Distinctive patterns of autoimmune response induced by different types of mineral oil.
Toxicol Sci. 2004 Apr;78(2):222-8. Epub 2004 Jan 12. PMID: 14718649
Division of Rheumatology and Clinical Immunology, Department of Medicine, University of Florida, Gainesville, Florida 32610-0221, USA.

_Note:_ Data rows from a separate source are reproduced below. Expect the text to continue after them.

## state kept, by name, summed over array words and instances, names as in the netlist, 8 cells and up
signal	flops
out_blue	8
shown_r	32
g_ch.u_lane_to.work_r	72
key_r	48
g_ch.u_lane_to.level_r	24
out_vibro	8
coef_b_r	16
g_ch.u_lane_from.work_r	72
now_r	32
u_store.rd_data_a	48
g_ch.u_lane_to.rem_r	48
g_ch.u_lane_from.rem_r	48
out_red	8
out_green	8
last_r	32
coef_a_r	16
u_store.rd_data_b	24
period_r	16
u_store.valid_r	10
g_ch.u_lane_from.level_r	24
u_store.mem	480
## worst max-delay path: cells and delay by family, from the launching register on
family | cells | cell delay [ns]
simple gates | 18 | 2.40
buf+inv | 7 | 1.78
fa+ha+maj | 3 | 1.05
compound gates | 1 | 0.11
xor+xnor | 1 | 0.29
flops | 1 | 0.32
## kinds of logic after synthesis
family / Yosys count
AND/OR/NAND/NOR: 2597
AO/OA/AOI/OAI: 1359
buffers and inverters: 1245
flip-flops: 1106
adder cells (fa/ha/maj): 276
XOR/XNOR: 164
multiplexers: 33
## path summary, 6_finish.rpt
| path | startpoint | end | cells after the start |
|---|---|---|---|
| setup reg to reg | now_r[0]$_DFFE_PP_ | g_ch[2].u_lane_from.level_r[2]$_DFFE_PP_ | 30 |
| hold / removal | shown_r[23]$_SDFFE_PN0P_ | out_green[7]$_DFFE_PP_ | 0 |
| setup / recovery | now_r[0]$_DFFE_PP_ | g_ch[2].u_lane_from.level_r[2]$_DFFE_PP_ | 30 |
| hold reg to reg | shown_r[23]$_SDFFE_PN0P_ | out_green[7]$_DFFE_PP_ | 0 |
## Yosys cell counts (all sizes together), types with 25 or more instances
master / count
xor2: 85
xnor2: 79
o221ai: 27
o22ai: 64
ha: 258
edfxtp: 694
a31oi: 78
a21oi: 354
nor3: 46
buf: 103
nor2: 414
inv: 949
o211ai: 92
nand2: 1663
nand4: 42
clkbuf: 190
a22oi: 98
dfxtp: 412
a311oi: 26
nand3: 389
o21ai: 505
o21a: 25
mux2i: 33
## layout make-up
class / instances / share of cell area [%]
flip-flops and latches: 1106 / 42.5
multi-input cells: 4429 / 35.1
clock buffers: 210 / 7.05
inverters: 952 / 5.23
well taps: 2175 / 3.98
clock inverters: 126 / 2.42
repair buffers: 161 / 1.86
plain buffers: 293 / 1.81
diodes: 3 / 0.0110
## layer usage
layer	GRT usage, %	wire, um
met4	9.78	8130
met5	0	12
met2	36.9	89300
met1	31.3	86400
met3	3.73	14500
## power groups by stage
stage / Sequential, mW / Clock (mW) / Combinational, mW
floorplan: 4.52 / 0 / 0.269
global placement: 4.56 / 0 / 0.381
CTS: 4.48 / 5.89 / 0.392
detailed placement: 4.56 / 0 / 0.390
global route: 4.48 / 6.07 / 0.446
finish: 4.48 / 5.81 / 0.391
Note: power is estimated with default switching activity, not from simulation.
$ cat config.mk
export PLATFORM = sky130hd
export DESIGN_NAME = jpeg_sof_dimension_scanner
export DESIGN_NICKNAME = d
export VERILOG_FILES = /design/src/rtl/jsds_pkg.sv /design/src/rtl/jsds_in_reg.sv /design/src/rtl/jsds_core.sv /design/src/rtl/jsds_out_reg.sv /design/src/rtl/jpeg_sof_dimension_scanner.sv
export SDC_FILE = /design/constraint.sdc
export NUM_CORES = 1
export LEC_CHECK = 0
export BUFFER_PORTS_ARGS = -buffer_cell sky130_fd_sc_hd__buf_4
export CORE_ASPECT_RATIO = 1.2
export CORE_MARGIN = 2
export CORE_UTILIZATION = 50
export DETAILED_ROUTE_END_ITERATION = 8
export PLACE_DENSITY_LB_ADDON = 0.3
export SLEW_MARGIN = 20
export SYNTH_ARGS = -nofsm -noshare
export SYNTH_HDL_FRONTEND = slang
export SYNTH_SLANG_ARGS = --single-unit
$ cat constraint.sdc
create_clock -name clk -period 8.05 [get_ports clk]
set_input_delay 0.805 -clock clk [delete_from_list [all_inputs] [get_ports clk]]
set_output_delay 0.805 -clock clk [all_outputs]
set_load 0.03 [all_outputs]
<file path="config.mk">
export PLATFORM = sky130hd
export DESIGN_NAME = lru_page_replacement
export DESIGN_NICKNAME = d
export VERILOG_FILES = /design/src/design/lrupr_pkg.sv /design/src/design/lrupr_cell.sv /design/src/design/lru_page_replacement.sv
export VERILOG_INCLUDE_DIRS = /design/src /design/src/design
export SDC_FILE = /design/constraint.sdc
export NUM_CORES = 2
export LEC_CHECK = 0
export ABC_AREA = 1
export BUFFER_PORTS_ARGS = -buffer_cell sky130_fd_sc_hd__buf_4
export CAP_MARGIN = 25
export CORE_MARGIN = 1
export CORE_UTILIZATION = 50
export DETAILED_ROUTE_END_ITERATION = 8
export MAX_ROUTING_LAYER = met4
export PLACE_DENSITY = 0.76
export SLEW_MARGIN = 10
export SYNTH_ARGS = -nofsm -noshare
export SYNTH_HDL_FRONTEND = slang
export SYNTH_SLANG_ARGS = --single-unit
</file>
<file path="constraint.sdc">
create_clock -name i_clk -period 5.9 [get_ports i_clk]
set_input_delay 0.59 -clock i_clk [delete_from_list [all_inputs] [get_ports i_clk]]
set_output_delay 0.59 -clock i_clk [all_outputs]
set_load 0.02 [all_outputs]
</file>
<file path="src/design/lru_page_replacement_defines.svh">
// assertion macros shared by the lru page replacement rtl
// no dependencies; expects i_clk and i_rst_n in the including module
`ifndef LRU_PAGE_REPLACEMENT_DEFINES_SVH
`define LRU_PAGE_REPLACEMENT_DEFINES_SVH

// same-cycle implication, disabled while in reset
`define LRUPR_ASSERT_NOW(label, ante, cons, msg) \
    label: assert property (@(posedge i_clk) disable iff (!i_rst_n) (ante) |-> (cons)) \
        else $error(msg);

// next-cycle implication, disabled while in reset
`define LRUPR_ASSERT_NEXT(label, ante, cons, msg) \
    label: assert property (@(posedge i_clk) disable iff (!i_rst_n) (ante) |=> (cons)) \
        else $error(msg);

`endif

</file>
<file path="src/design/lrupr_pkg.sv">
// shared constants and control structs for the lru page replacement block
// no dependencies
package lrupr_pkg;

    // default sizes
    localparam int FRAMES_DEF    = 16;
    localparam int PAGE_BITS_DEF = 16;

    // fixed field widths
    localparam int CFG_W        = 5;
    localparam int PAGE_FIELD_W = 16;
    localparam int FRAME_W      = 4;
    localparam int COUNT_W      = 16;
    localparam int S_TDATA_W    = 16;
    localparam int M_TDATA_W    = 40;

    localparam logic [CFG_W-1:0]   CFG_RESET = 5'd16;
    localparam logic [COUNT_W-1:0] COUNT_MAX = 16'hFFFF;

    // search flags carried cell to cell during a sweep
    typedef struct packed {
        logic hit;
        logic empty_found;
        logic max_set;
    } t_scan;

    // update command broadcast to all cells at the end of a request
    typedef struct packed {
        logic en;
        logic clear;
        logic fill;
        logic write_page;
    } t_upd;

endpackage

</file>
<file path="src/design/lrupr_cell.sv">
// one frame cell: holds page, valid and recency rank, forwards the search
// depends on lrupr_pkg and lru_page_replacement_defines.svh
`include "lru_page_replacement_defines.svh"

module lrupr_cell #(
    parameter int FRAMES    = 16,
    parameter int PAGE_BITS = 16,
    parameter int IDX       = 0
) (
    input  logic                          i_clk,
    input  logic                          i_rst_n,
    // search from the left neighbor
    input  logic                          i_tok,
    input  lrupr_pkg::t_scan              i_scan,
    input  logic [$clog2(FRAMES)-1:0]     i_hit_idx,
    input  logic [$clog2(FRAMES)-1:0]     i_hit_rank,
    input  logic [$clog2(FRAMES)-1:0]     i_empty_idx,
    input  logic [$clog2(FRAMES)-1:0]     i_max_idx,
    input  logic [$clog2(FRAMES)-1:0]     i_max_rank,
    input  logic [PAGE_BITS-1:0]          i_max_page,
    // search to the right neighbor
    output logic                          o_tok,
    output lrupr_pkg::t_scan              o_scan,
    output logic [$clog2(FRAMES)-1:0]     o_hit_idx,
    output logic [$clog2(FRAMES)-1:0]     o_hit_rank,
    output logic [$clog2(FRAMES)-1:0]     o_empty_idx,
    output logic [$clog2(FRAMES)-1:0]     o_max_idx,
    output logic [$clog2(FRAMES)-1:0]     o_max_rank,
    output logic [PAGE_BITS-1:0]          o_max_page,
    // broadcast request data and update
    input  logic [PAGE_BITS-1:0]          i_req_page,
    input  logic [$clog2(FRAMES+1)-1:0]   i_used,
    input  lrupr_pkg::t_upd               i_upd,
    input  logic [$clog2(FRAMES)-1:0]     i_upd_idx,
    input  logic [$clog2(FRAMES)-1:0]     i_upd_rank
);
    import lrupr_pkg::*;

    localparam int IW = $clog2(FRAMES);
    localparam int UW = $clog2(FRAMES + 1);

    logic [PAGE_BITS-1:0] r_page;
    logic                 r_valid;
    logic [IW-1:0]        r_rank;

    logic                 r_tok;
    t_scan                r_scan, n_scan;
    logic [IW-1:0]        r_hit_idx, n_hit_idx;
    logic [IW-1:0]        r_hit_rank, n_hit_rank;
    logic [IW-1:0]        r_empty_idx, n_empty_idx;
    logic [IW-1:0]        r_max_idx, n_max_idx;
    logic [IW-1:0]        r_max_rank, n_max_rank;
    logic [PAGE_BITS-1:0] r_max_page, n_max_page;

    logic in_use;
    logic sel;

    assign in_use = (UW'(IDX) < i_used);
    assign sel    = (i_upd_idx == IW'(IDX));

    // fold this frame into the running search
    always_comb begin
        n_scan      = i_scan;
        n_hit_idx   = i_hit_idx;
        n_hit_rank  = i_hit_rank;
        n_empty_idx = i_empty_idx;
        n_max_idx   = i_max_idx;
        n_max_rank  = i_max_rank;
        n_max_page  = i_max_page;
        if (in_use && r_valid && !i_scan.hit && (r_page == i_req_page)) begin
            n_scan.hit = 1'b1;
            n_hit_idx  = IW'(IDX);
            n_hit_rank = r_rank;
        end
        if (in_use && !r_valid && !i_scan.empty_found) begin
            n_scan.empty_found = 1'b1;
            n_empty_idx        = IW'(IDX);
        end
        if (in_use && (!i_scan.max_set || (r_rank > i_max_rank))) begin
            n_scan.max_set = 1'b1;
            n_max_idx      = IW'(IDX);
            n_max_rank     = r_rank;
            n_max_page     = r_page;
        end
    end

    // search token moves one cell per cycle
    always_ff @(posedge i_clk) begin
        if (!i_rst_n) begin
            r_tok  <= 1'b0;
            r_scan <= '0;
        end else begin
            r_tok <= i_tok;
            if (i_tok) begin
                r_scan <= n_scan;
            end
        end
    end

    // search payload
    always_ff @(posedge i_clk) begin
        if (i_tok) begin
            r_hit_idx   <= n_hit_idx;
            r_hit_rank  <= n_hit_rank;
            r_empty_idx <= n_empty_idx;
            r_max_idx   <= n_max_idx;
            r_max_rank  <= n_max_rank;
            r_max_page  <= n_max_page;
        end
    end

    // valid bit and recency rank
    always_ff @(posedge i_clk) begin
        if (!i_rst_n) begin
            r_valid <= 1'b0;
            r_rank  <= '0;
        end else if (i_upd.en) begin
            if (i_upd.clear) begin
                r_valid <= 1'b0;
                r_rank  <= '0;
            end else if (i_upd.fill) begin
                if (sel) begin
                    r_valid <= 1'b1;
                    r_rank  <= '0;
                end else if (r_valid) begin
                    r_rank <= r_rank + 1'b1;
                end
            end else begin
                if (sel) begin
                    r_rank <= '0;
                end else if (r_valid && (r_rank < i_upd_rank)) begin
                    r_rank <= r_rank + 1'b1;
                end
            end
        end
    end

    // stored page
    always_ff @(posedge i_clk) begin
        if (i_upd.en && i_upd.write_page && sel) begin
            r_page <= i_req_page;
        end
    end

    assign o_tok       = r_tok;
    assign o_scan      = r_scan;
    assign o_hit_idx   = r_hit_idx;
    assign o_hit_rank  = r_hit_rank;
    assign o_empty_idx = r_empty_idx;
    assign o_max_idx   = r_max_idx;
    assign o_max_rank  = r_max_rank;
    assign o_max_page  = r_max_page;

    // a fill only lands on an empty frame, a touch only on a resident one
    `LRUPR_ASSERT_NOW(a_fill_empty, i_upd.en && !i_upd.clear && i_upd.fill && sel, !r_valid, "fill hit a resident frame")
    `LRUPR_ASSERT_NOW(a_touch_valid, i_upd.en && !i_upd.clear && !i_upd.fill && sel, r_valid, "touch on an empty frame")
    `LRUPR_ASSERT_NEXT(a_clear_empties, i_upd.en && i_upd.clear, !r_valid && (r_rank == '0), "frame not cleared")

endmodule

</file>
<file path="src/design/lru_page_replacement.sv">
// lru page replacement, top level: handshakes, sweep control, result register
// depends on lrupr_pkg, lrupr_cell and lru_page_replacement_defines.svh
//
//  channel   dir  signals                             content
//  s         in   i_s_tvalid o_s_tready i_s_tdata     page reference, tlast ends string
//                 i_s_tlast
//  m         out  o_m_tvalid i_m_tready o_m_tdata     hit, frame, eviction, fault total
//  cfg       in   i_cfg_wr_en i_cfg_wr_data           frames_in_use, reset 16
//
// from acceptance to acceptance a request goes through these steps: launch the
// search token, walk it along the row of cells, update the cells and load the
// result, return to idle; the result shows in the register that the update loads.
// a waiting result does not block acceptance; the update waits while the result
// register is full and i_m_tready is low.
// synchronous reset empties all frames, zeroes the fault count, sets frames_in_use to 16.
`include "lru_page_replacement_defines.svh"

module lru_page_replacement #(
    parameter int FRAMES    = lrupr_pkg::FRAMES_DEF,
    parameter int PAGE_BITS = lrupr_pkg::PAGE_BITS_DEF
) (
    input  logic                            i_clk,
    input  logic                            i_rst_n,
    // page[15:0]
    input  logic                            i_s_tvalid,
    output logic                            o_s_tready,
    input  logic [lrupr_pkg::S_TDATA_W-1:0] i_s_tdata,
    input  logic                            i_s_tlast,
    // hit[0], frame[4:1], evicted_valid[5], evicted_page[21:6],
    // fault_total[37:22], zero[39:38]
    output logic                            o_m_tvalid,
    input  logic                            i_m_tready,
    output logic [lrupr_pkg::M_TDATA_W-1:0] o_m_tdata,
    // frames_in_use
    input  logic                            i_cfg_wr_en,
    input  logic [lrupr_pkg::CFG_W-1:0]     i_cfg_wr_data
);
    import lrupr_pkg::*;

    localparam int IW = $clog2(FRAMES);
    localparam int UW = $clog2(FRAMES + 1);
    localparam int CW = (UW > CFG_W) ? UW : CFG_W;

    localparam logic [1:0] S_IDLE   = 2'd0;
    localparam logic [1:0] S_SWEEP  = 2'd1;
    localparam logic [1:0] S_UPDATE = 2'd2;

    logic [1:0]             r_state, n_state;
    logic [CFG_W-1:0]       r_cfg;
    logic [PAGE_BITS-1:0]   r_page;
    logic                   r_last;
    logic                   r_start;
    logic [COUNT_W-1:0]     r_fault, n_fault;

    logic                   r_out_valid;
    logic                   r_out_hit;
    logic [FRAME_W-1:0]     r_out_frame;
    logic                   r_out_ev;
    logic [PAGE_FIELD_W-1:0] r_out_evp;
    logic [COUNT_W-1:0]     r_out_fault;

    // cell chain links, entry 0 is the head of the row
    logic [FRAMES:0]        tok;
    t_scan                  scan      [FRAMES+1];
    logic [IW-1:0]          hit_idx   [FRAMES+1];
    logic [IW-1:0]          hit_rank  [FRAMES+1];
    logic [IW-1:0]          empty_idx [FRAMES+1];
    logic [IW-1:0]          max_idx   [FRAMES+1];
    logic [IW-1:0]          max_rank  [FRAMES+1];
    logic [PAGE_BITS-1:0]   max_page  [FRAMES+1];

    logic                   s_fire;
    logic                   upd_fire;
    logic [CW-1:0]          cfg_ext;
    logic [CW-1:0]          used_c;
    logic [UW-1:0]          used;
    logic [PAGE_BITS+15:0]  page_ext;
    logic [PAGE_BITS+15:0]  evp_ext;
    logic [IW+3:0]          frame_ext;
    t_upd                   upd;
    logic [IW-1:0]          upd_idx;
    logic [IW-1:0]          upd_rank;
    logic                   res_hit;
    logic                   res_ev;

    assign s_fire     = i_s_tvalid && o_s_tready;
    assign o_s_tready = (r_state == S_IDLE);
    assign upd_fire   = (r_state == S_UPDATE) && (!r_out_valid || i_m_tready);

    // frames in use, clamped to 1..FRAMES
    assign cfg_ext = CW'(r_cfg);
    always_comb begin
        if (cfg_ext == '0) begin
            used_c = CW'(1);
        end else if (cfg_ext > CW'(FRAMES)) begin
            used_c = CW'(FRAMES);
        end else begin
            used_c = cfg_ext;
        end
    end
    assign used = used_c[UW-1:0];

    // configuration register
    always_ff @(posedge i_clk) begin
        if (!i_rst_n) begin
            r_cfg <= CFG_RESET;
        end else if (i_cfg_wr_en) begin
            r_cfg <= i_cfg_wr_data;
        end
    end

    // request capture
    assign page_ext = {PAGE_BITS'(0), i_s_tdata};
    always_ff @(posedge i_clk) begin
        if (s_fire) begin
            r_page <= page_ext[PAGE_BITS-1:0];
            r_last <= i_s_tlast;
        end
    end

    // sequencer
    always_comb begin
        n_state = r_state;
        unique case (r_state)
            S_IDLE: begin
                if (s_fire) begin
                    n_state = S_SWEEP;
                end
            end
            S_SWEEP: begin
                if (tok[FRAMES]) begin
                    n_state = S_UPDATE;
                end
            end
            S_UPDATE: begin
                if (upd_fire) begin
                    n_state = S_IDLE;
                end
            end
            default: begin
                n_state = S_IDLE;
            end
        endcase
    end

    always_ff @(posedge i_clk) begin
        if (!i_rst_n) begin
            r_state <= S_IDLE;
            r_start <= 1'b0;
        end else begin
            r_state <= n_state;
            r_start <= s_fire;
        end
    end

    // head of the search
    assign tok[0]       = r_start;
    assign scan[0]      = '0;
    assign hit_idx[0]   = '0;
    assign hit_rank[0]  = '0;
    assign empty_idx[0] = '0;
    assign max_idx[0]   = '0;
    assign max_rank[0]  = '0;
    assign max_page[0]  = '0;

    // row of frame cells
    for (genvar g = 0; g < FRAMES; g++) begin : g_cell
        lrupr_cell #(
            .FRAMES    (FRAMES),
            .PAGE_BITS (PAGE_BITS),
            .IDX       (g)
        ) u_cell (
            .i_clk       (i_clk),
            .i_rst_n     (i_rst_n),
            .i_tok       (tok[g]),
            .i_scan      (scan[g]),
            .i_hit_idx   (hit_idx[g]),
            .i_hit_rank  (hit_rank[g]),
            .i_empty_idx (empty_idx[g]),
            .i_max_idx   (max_idx[g]),
            .i_max_rank  (max_rank[g]),
            .i_max_page  (max_page[g]),
            .o_tok       (tok[g+1]),
            .o_scan      (scan[g+1]),
            .o_hit_idx   (hit_idx[g+1]),
            .o_hit_rank  (hit_rank[g+1]),
            .o_empty_idx (empty_idx[g+1]),
            .o_max_idx   (max_idx[g+1]),
            .o_max_rank  (max_rank[g+1]),
            .o_max_page  (max_page[g+1]),
            .i_req_page  (r_page),
            .i_used      (used),
            .i_upd       (upd),
            .i_upd_idx   (upd_idx),
            .i_upd_rank  (upd_rank)
        );
    end

    // decide hit, fill or evict from the end of the row
    always_comb begin
        res_hit        = scan[FRAMES].hit;
        res_ev         = 1'b0;
        upd.en         = upd_fire;
        upd.clear      = r_last;
        upd.fill       = 1'b0;
        upd.write_page = 1'b0;
        upd_idx        = hit_idx[FRAMES];
        upd_rank       = hit_rank[FRAMES];
        if (!scan[FRAMES].hit) begin
            upd.write_page = 1'b1;
            if (scan[FRAMES].empty_found) begin
                upd.fill = 1'b1;
                upd_idx  = empty_idx[FRAMES];
            end else begin
                res_ev   = 1'b1;
                upd_idx  = max_idx[FRAMES];
                upd_rank = max_rank[FRAMES];
            end
        end
    end

    // saturating fault count, cleared by the last request of a string
    always_comb begin
        n_fault = r_fault;
        if (!res_hit && (r_fault != COUNT_MAX)) begin
            n_fault = r_fault + 1'b1;
        end
    end

    always_ff @(posedge i_clk) begin
        if (!i_rst_n) begin
            r_fault <= '0;
        end else if (upd_fire) begin
            r_fault <= r_last ? '0 : n_fault;
        end
    end

    // result register
    assign evp_ext   = {16'b0, max_page[FRAMES]};
    assign frame_ext = {4'b0, upd_idx};

    always_ff @(posedge i_clk) begin
        if (!i_rst_n) begin
            r_out_valid <= 1'b0;
        end else if (upd_fire) begin
            r_out_valid <= 1'b1;
        end else if (i_m_tready) begin
            r_out_valid <= 1'b0;
        end
    end

    always_ff @(posedge i_clk) begin
        if (upd_fire) begin
            r_out_hit   <= res_hit;
            r_out_frame <= frame_ext[FRAME_W-1:0];
            r_out_ev    <= res_ev;
            r_out_evp   <= res_ev ? evp_ext[PAGE_FIELD_W-1:0] : '0;
            r_out_fault <= n_fault;
        end
    end

    assign o_m_tvalid = r_out_valid;
    assign o_m_tdata  = {2'b00, r_out_fault, r_out_evp, r_out_ev, r_out_frame, r_out_hit};

    // one request in the row at a time, none while idle, results always land
    `LRUPR_ASSERT_NOW(a_one_token, 1'b1, $onehot0(tok), "more than one search in flight")
    `LRUPR_ASSERT_NOW(a_idle_empty, r_state == S_IDLE, tok == '0, "search token while idle")
    `LRUPR_ASSERT_NEXT(a_result_out, upd_fire, o_m_tvalid, "result not presented after update")
    `LRUPR_ASSERT_NEXT(a_fault_mono, upd_fire && !r_last, r_fault >= $past(r_fault), "fault count went down")

endmodule

</file>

Although mineral oils are generally considered nontoxic and have a long history of use in humans, the mineral oil Bayol F (incomplete Freund's adjuvant, IFA) and certain mineral oil components (squalene and n-hexadecane) induce lupus-related anti-nRNP/Sm or -Su autoantibodies in nonautoimmune mice. In the present study, we investigated whether medicinal mineral oils can induce other types of autoantibodies and whether structural features of hydrocarbons influence autoantibody specificity. Female 3-month-old BALB/c (16-45/group) mice each received an i.p. injection of pristane (C19), squalene (C30), IFA, three medicinal mineral oils (MO-F, MO-HT, MO-S), or PBS. Sera were tested for autoantibodies and immunoglobulin levels. Hydrocarbons were analyzed by gas chromatography/mass spectrometry. IFA contained mainly C15-C25 hydrocarbons, whereas MO-HT and MO-S contained C20-C40, and MO-F contained C15-C40. Pristane and n-hexadecane were found in IFA (0.17% and 0.10% w/v, respectively) and MOs (0.0026-0.027%). At 3 months, pristane and IFA induced mainly IgG2a, squalene IgG1, and MOs IgG3 and IgM in sera. Anti-cytoplasmic antibodies were common in mice treated with MO-F, as well as those treated with pristane, squalene, and IFA. Anti-ssDNA and -chromatin antibodies were higher in MO-F and MO-S than in untreated/PBS, squalene-, or IFA-treated mice, suggesting that there is variability in the induction of anti-nRNP/Sm versus -chromatin/DNA antibodies. The preferential induction of anti-chromatin/ssDNA antibodies without anti-nRNP/Sm/Su by MO-S and MO-F is consistent with the idea that different types of autoantibodies are regulated differently. Induction of autoantibodies by mineral oils considered nontoxic also may have pathogenetic implications in human autoimmune diseases.